IBM Watson Health Failure Story

Internal competition and a disorganized operating structure have plagued IBM Watson Health since its inception three years ago — ultimately leading to a series of recent layoffs, according to a STATreport.

When IBM introduced Watson Health , it already had a group of employees working with healthcare clients using its own secure cloud to store data, two former employees told STAT. The Watson division, though, began marketing another cloud, which not only appeared duplicative of IBM's existing offerings, but created competition from within.

"There was a lot of internal friction," one of the former employees told STAT. "There were two products that did exactly the same thing, that were being sold by two different parts of the company, that had two different development roadmaps."

STAT spoke with a number of former IBM Watson Health employees, who revealed the company's faulty structure fostered systemic problems including internal competition and redundancies, and also set unrealistic expectations for developing data analytics in healthcare.

Here are 10 things to know:

1. Watson Health recently confirmed it laid off a number of employees — particularly from Explorys, Phytel and Truven, the three health data companies IBM acquired — though it did not disclose how many jobs had been cut.

2. Although IBM claimed Watson Health was performing fine and the layoffs were attributed to normal post-acquisition restructuring, the former employees tell a different story.

3. IBM's plan for Watson Health was to grow it from a $244 million business in 2015 to $5 billion by 2020. However, market competition got in the way when EHR giant Epic started to block access to patient databases that IBM needed to fulfill its hospital contracts. Epic claimed IBM was infringing on its intellectual property by leveraging those databases.

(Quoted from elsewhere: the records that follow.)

<file path="src/rtl/aes_block_sequencer.sv">
// Block-mode sequencer around an external AES core: gathers stream chunks into a block,
// applies ECB/CBC chaining around the core, and streams the result back out chunk by chunk.
module aes_block_sequencer #(
    parameter int BLOCK_W  = 128,
    parameter int STREAM_W = 32,
    parameter int CNT_W    = 16
) (
    input  logic                                   clk_i,
    input  logic                                   rst_i,
    input  logic                                   clear_i,
    input  logic                                   start_i,
    input  logic [CNT_W-1:0]                       num_blocks_i,
    input  logic [1:0]                             mode_i,
    input  logic [BLOCK_W-1:0]                     iv_i,
    input  logic [STREAM_W-1:0]                    in_data_i,
    input  logic                                   in_valid_i,
    output logic                                   in_ready_o,
    output logic                                   core_start_o,
    output logic [BLOCK_W-1:0]                     core_data_o,
    input  logic                                   core_done_i,
    input  logic [BLOCK_W-1:0]                     core_result_i,
    output logic [STREAM_W-1:0]                    out_data_o,
    output logic                                   out_valid_o,
    input  logic                                   out_ready_i,
    output logic                                   busy_o,
    output logic                                   done_o,
    output logic [CNT_W-1:0]                       block_cnt_o,
    output logic [$clog2(BLOCK_W/STREAM_W):0]      chunk_cnt_o
);

    localparam int CHUNKS = BLOCK_W / STREAM_W;
    localparam int CCW    = $clog2(CHUNKS) + 1;
    localparam int IDX_W  = (CHUNKS > 1) ? $clog2(CHUNKS) : 1;
    localparam logic [CCW-1:0] LAST_CHUNK = CCW'(CHUNKS - 1);

    localparam logic [2:0] S_IDLE       = 3'd0;
    localparam logic [2:0] S_LOAD       = 3'd1;
    localparam logic [2:0] S_CORE_START = 3'd2;
    localparam logic [2:0] S_CORE_WAIT  = 3'd3;
    localparam logic [2:0] S_DRAIN      = 3'd4;
    localparam logic [2:0] S_FINISHED   = 3'd5;

    localparam logic [1:0] MODE_CBC_ENC = 2'b01;
    localparam logic [1:0] MODE_CBC_DEC = 2'b10;

    logic [2:0]         state_reg, state_next;
    logic [1:0]         mode_reg, mode_next;
    logic [CNT_W-1:0]   total_reg, total_next;
    logic [CNT_W-1:0]   block_cnt_reg, block_cnt_next;
    logic [CCW-1:0]     chunk_cnt_reg, chunk_cnt_next;
    logic [BLOCK_W-1:0] chain_reg, chain_next;
    logic [BLOCK_W-1:0] block_reg, block_next;
    logic [BLOCK_W-1:0] buf_reg, buf_next;
    logic [BLOCK_W-1:0] core_data_reg, core_data_next;

    logic [IDX_W-1:0]    chunk_idx;
    logic [BLOCK_W-1:0]  block_loaded;
    logic [STREAM_W-1:0] buf_chunks [CHUNKS];
    logic [CNT_W-1:0]    block_cnt_inc;
    logic                is_cbc_enc;
    logic                is_cbc_dec;

    assign chunk_idx     = chunk_cnt_reg[IDX_W-1:0];
    assign block_cnt_inc = block_cnt_reg + CNT_W'(1);
    assign is_cbc_enc    = (mode_reg == MODE_CBC_ENC);
    assign is_cbc_dec    = (mode_reg == MODE_CBC_DEC);

    // block_loaded is the input block with the current chunk merged in, so the
    // last chunk can feed the core word in the same cycle it is accepted.
    genvar gi;
    generate
        for (gi = 0; gi < CHUNKS; gi++) begin : g_chunk
            assign block_loaded[gi*STREAM_W +: STREAM_W] =
                (chunk_idx == IDX_W'(gi)) ? in_data_i : block_reg[gi*STREAM_W +: STREAM_W];
            assign buf_chunks[gi] = buf_reg[gi*STREAM_W +: STREAM_W];
        end
    endgenerate

    always_comb begin
        state_next     = state_reg;
        mode_next      = mode_reg;
        total_next     = total_reg;
        block_cnt_next = block_cnt_reg;
        chunk_cnt_next = chunk_cnt_reg;
        chain_next     = chain_reg;
        block_next     = block_reg;
        buf_next       = buf_reg;
        core_data_next = core_data_reg;

        if (clear_i) begin
            state_next     = S_IDLE;
            mode_next      = '0;
            total_next     = '0;
            block_cnt_next = '0;
            chunk_cnt_next = '0;
            chain_next     = '0;
            block_next     = '0;
            buf_next       = '0;
            core_data_next = '0;
        end else begin
            case (state_reg)
                S_IDLE: begin
                    if (start_i) begin
                        block_cnt_next = '0;
                        chunk_cnt_next = '0;
                        if (num_blocks_i != '0) begin
                            total_next = num_blocks_i;
                            mode_next  = mode_i;
                            chain_next = iv_i;
                            state_next = S_LOAD;
                        end else begin
                            state_next = S_FINISHED;
                        end
                    end
                end
                S_LOAD: begin
                    if (in_valid_i) begin
                        block_next = block_loaded;
                        if (chunk_cnt_reg == LAST_CHUNK) begin
                            chunk_cnt_next = '0;
                            core_data_next = is_cbc_enc ? (block_loaded ^ chain_reg) : block_loaded;
                            state_next     = S_CORE_START;
                        end else begin
                            chunk_cnt_next = chunk_cnt_reg + CCW'(1);
                        end
                    end
                end
                S_CORE_START: begin
                    state_next = S_CORE_WAIT;
                end
                S_CORE_WAIT: begin
                    if (core_done_i) begin
                        buf_next = is_cbc_dec ? (core_result_i ^ chain_reg) : core_result_i;
                        if (is_cbc_enc) begin
                            chain_next = core_result_i;
                        end else if (is_cbc_dec) begin
                            chain_next = block_reg;
                        end
                        chunk_cnt_next = '0;
                        state_next     = S_DRAIN;
                    end
                end
                S_DRAIN: begin
                    if (out_ready_i) begin
                        if (chunk_cnt_reg == LAST_CHUNK) begin
                            chunk_cnt_next = '0;
                            block_cnt_next = block_cnt_inc;
                            state_next     = (block_cnt_inc == total_reg) ? S_FINISHED : S_LOAD;
                        end else begin
                            chunk_cnt_next = chunk_cnt_reg + CCW'(1);
                        end
                    end
                end
                S_FINISHED: begin
                    chunk_cnt_next = '0;
                    state_next     = S_IDLE;
                end
                default: begin
                    state_next = S_IDLE;
                end
            endcase
        end
    end

    always_ff @(posedge clk_i or posedge rst_i) begin
        if (rst_i) begin
            state_reg     <= S_IDLE;
            mode_reg      <= '0;
            total_reg     <= '0;
            block_cnt_reg <= '0;
            chunk_cnt_reg <= '0;
            chain_reg     <= '0;
            block_reg     <= '0;
            buf_reg       <= '0;
            core_data_reg <= '0;
        end else begin
            state_reg     <= state_next;
            mode_reg      <= mode_next;
            total_reg     <= total_next;
            block_cnt_reg <= block_cnt_next;
            chunk_cnt_reg <= chunk_cnt_next;
            chain_reg     <= chain_next;
            block_reg     <= block_next;
            buf_reg       <= buf_next;
            core_data_reg <= core_data_next;
        end
    end

    assign busy_o       = (state_reg != S_IDLE);
    assign done_o       = (state_reg == S_FINISHED);
    assign in_ready_o   = (state_reg == S_LOAD);
    assign core_start_o = (state_reg == S_CORE_START);
    assign out_valid_o  = (state_reg == S_DRAIN);
    assign core_data_o  = core_data_reg;
    assign out_data_o   = (state_reg == S_DRAIN) ? buf_chunks[chunk_idx] : '0;
    assign block_cnt_o  = block_cnt_reg;
    assign chunk_cnt_o  = chunk_cnt_reg;

endmodule

</file>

4. Eventually, one of Watson's companies, Explorys, found a way to get behind Epic's firewall and use patient data to fulfill its contractual obligations with its client hospitals. However, Epic claimed that even if the hospital OK'ed the effort, IBM was exposing  proprietary information about its database design.

5. Then came the ACA that incentivized value over volume, which drove up the demand for analytics tools — or, tools that can evaluate patient data and glean insights into improved patient outcomes — and IBM faced heightened competition from other health technology vendors like Cerner and Epic, who began developing their own analytics solutions.